**EXERCISE REQUIREMENTS:** Look through the entries below, please, and copy every line with the word "stage".

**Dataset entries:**
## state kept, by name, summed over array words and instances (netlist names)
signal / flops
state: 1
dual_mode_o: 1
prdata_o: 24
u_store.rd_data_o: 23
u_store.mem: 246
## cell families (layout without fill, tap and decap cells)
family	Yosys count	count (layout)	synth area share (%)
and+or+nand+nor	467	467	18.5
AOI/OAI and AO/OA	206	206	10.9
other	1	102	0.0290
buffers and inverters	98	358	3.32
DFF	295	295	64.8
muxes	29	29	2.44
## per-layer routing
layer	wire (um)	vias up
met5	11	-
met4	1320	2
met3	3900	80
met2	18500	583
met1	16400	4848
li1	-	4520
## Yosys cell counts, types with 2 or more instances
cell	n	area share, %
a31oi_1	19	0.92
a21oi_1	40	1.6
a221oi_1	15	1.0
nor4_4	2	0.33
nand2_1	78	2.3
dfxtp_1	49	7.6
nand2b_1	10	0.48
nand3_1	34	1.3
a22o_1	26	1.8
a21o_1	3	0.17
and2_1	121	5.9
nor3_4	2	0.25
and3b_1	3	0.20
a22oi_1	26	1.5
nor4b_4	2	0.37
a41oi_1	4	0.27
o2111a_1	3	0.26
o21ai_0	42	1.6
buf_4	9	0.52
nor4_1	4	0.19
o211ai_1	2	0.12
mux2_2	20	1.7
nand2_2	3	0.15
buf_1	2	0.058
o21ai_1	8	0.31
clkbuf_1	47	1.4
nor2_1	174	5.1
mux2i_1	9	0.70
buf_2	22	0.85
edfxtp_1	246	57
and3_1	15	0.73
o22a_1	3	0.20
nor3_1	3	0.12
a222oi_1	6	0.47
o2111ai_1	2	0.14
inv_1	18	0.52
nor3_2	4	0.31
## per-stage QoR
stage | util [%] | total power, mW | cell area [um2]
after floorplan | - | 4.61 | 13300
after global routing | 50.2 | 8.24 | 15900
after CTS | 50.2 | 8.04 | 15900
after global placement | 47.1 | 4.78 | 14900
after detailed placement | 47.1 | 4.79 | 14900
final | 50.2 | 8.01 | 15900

**EXERCISE ANSWER:**
## per-stage QoR
stage | util [%] | total power, mW | cell area [um2]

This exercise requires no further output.